JOSHUA Nkomo’s veiled statue erected in the dead of the night on a Bulawayo street two weeks ago is attracting fresh controversy after a minister refused to reveal where it was carved.
The three-metre tall bronze statue of the nationalist icon and former Vice President at the intersection of Main Street and 8th Avenue remains covered in a black cloth – Home Affairs Minister Kembo Mohadi says because only President Robert Mugabe can do the unveiling.
“We are working with the President’s Office to find a suitable date for the unveiling ceremony,” Mohadi, whose ministry was responsible for commissioning the statue, said on Monday.
But it has emerged that Nkomo’s family was denied information about where the statue was made, after a radio station claimed that it had been carved in North Korea – a country associated with training a notorious army unit which annihilated supporters of Nkomo’s PF-Zapu party in the early 1980s.

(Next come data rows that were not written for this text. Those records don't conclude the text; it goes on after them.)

File: src/rtl/wb_pkg.sv
// Shared widths, the queued write-back entry and the arbiter state encoding.
package wb_pkg;
  localparam int DW = 32;
  localparam int AW = 5;

  typedef struct packed {
    logic          valid;
    logic [AW-1:0] addr;
    logic [DW-1:0] data;
  } wb_entry_t;

  typedef enum logic [1:0] {IDLE, QUEUED, STARVED} state_t;
endpackage

File: src/rtl/wb_fifo.sv
// Circular queue of MDU results with per-entry kill and source-register compare.
module wb_fifo
  import wb_pkg::*;
#(
  parameter  int DEPTH = 2,
  localparam int CW    = $clog2(DEPTH + 1),
  localparam int PW    = (DEPTH > 1) ? $clog2(DEPTH) : 1
) (
  input  logic          clk,
  input  logic          rst,
  input  logic          push,
  input  wb_entry_t     push_entry,
  input  logic          pop,
  input  logic          kill,
  input  logic [AW-1:0] kill_addr,
  input  logic [AW-1:0] rs_addr,
  input  logic [AW-1:0] rt_addr,
  output wb_entry_t     head,
  output logic [CW-1:0] count,
  output logic          rs_hit,
  output logic          rt_hit
);
  wb_entry_t      mem_reg [DEPTH];
  logic [PW-1:0]  head_reg, tail_reg;
  logic [CW-1:0]  count_reg;
  logic [DEPTH-1:0] rs_match, rt_match;

  function automatic logic [PW-1:0] adv(input logic [PW-1:0] p);
    return (p == PW'(DEPTH - 1)) ? '0 : p + 1'b1;
  endfunction

  // Valid is cleared on pop, so a set valid bit always means an occupied slot.
  always_ff @(posedge clk) begin
    if (rst) begin
      head_reg  <= '0;
      tail_reg  <= '0;
      count_reg <= '0;
      for (int i = 0; i < DEPTH; i++) mem_reg[i].valid <= 1'b0;
    end else begin
      for (int i = 0; i < DEPTH; i++) begin
        if (push && tail_reg == PW'(i))
          mem_reg[i] <= push_entry;
        else if (pop && head_reg == PW'(i))
          mem_reg[i].valid <= 1'b0;
        else if (kill && mem_reg[i].addr == kill_addr)
          mem_reg[i].valid <= 1'b0;
      end
      if (push) tail_reg <= adv(tail_reg);
      if (pop)  head_reg <= adv(head_reg);
      count_reg <= count_reg + CW'(push) - CW'(pop);
    end
  end

  generate
    for (genvar gi = 0; gi < DEPTH; gi++) begin : g_cmp
      assign rs_match[gi] = mem_reg[gi].valid && (mem_reg[gi].addr == rs_addr);
      assign rt_match[gi] = mem_reg[gi].valid && (mem_reg[gi].addr == rt_addr);
    end
  endgenerate

  assign head   = mem_reg[head_reg];
  assign count  = count_reg;
  assign rs_hit = (rs_addr != '0) && (|rs_match);
  assign rt_hit = (rt_addr != '0) && (|rt_match);
endmodule
==> config.mk <==
export PLATFORM = sky130hd
export DESIGN_NAME = b01_serial_ctrl
export DESIGN_NICKNAME = d
export VERILOG_FILES = /design/src/rtl/b01_serial_ctrl.sv
export SDC_FILE = /design/constraint.sdc
export NUM_CORES = 1
export LEC_CHECK = 0
export ABC_AREA = 1
export BUFFER_PORTS_ARGS = -buffer_cell sky130_fd_sc_hd__buf_4
export CAP_MARGIN = 20
export CORE_MARGIN = 1
export CORE_UTILIZATION = 50
export CTS_BUF_LIST = sky130_fd_sc_hd__clkbuf_8
export CTS_CLUSTER_DIAMETER = 40
export CTS_CLUSTER_SIZE = 10
export DETAILED_ROUTE_END_ITERATION = 6
export PLACE_DENSITY = 0.73
export SETUP_SLACK_MARGIN = 0.5
export SLEW_MARGIN = 20
export SYNTH_ARGS = -nofsm -noshare
export SYNTH_HDL_FRONTEND = slang
export SYNTH_SLANG_ARGS = --single-unit
==> constraint.sdc <==
create_clock -name clock -period 4.35 [get_ports clock]
set_clock_uncertainty 0.1 [all_clocks]
set_input_delay 0.2175 -clock clock [delete_from_list [all_inputs] [get_ports clock]]
set_output_delay 0.2175 -clock clock [all_outputs]
set_load 0.01 [all_outputs]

Rights groups say 20,000 civilians were killed in the military operation by the Fifth Brigade launched ostensibly to rid the Matabeleland region of a dozen “dissidents” who refused to hand over arms at the end of a guerrilla war with the former white minority government.
Locals in Bulawayo have even speculated that the clock and dagger manner in which the statue was put up on a 1,2 metre high pedestal was to cloak the fact that North Korean engineers mounted it.
The statue was a “Zimbabwean concept”, and that's what matters, Mohadi insists.
“This statue is Zimbabwean, it is a statue of a Zimbabwean and it was a Zimbabwean concept. I am not at liberty to reveal to you where exactly it was carved,” the minister said.
A second statue is set to be erected in the capital Harare. An attempt to mount it at the Karigamombe Centre ran into problems after the site’s owners, the Mining Industry and Pension Fund, obtained a court order preventing the government from putting it on its property.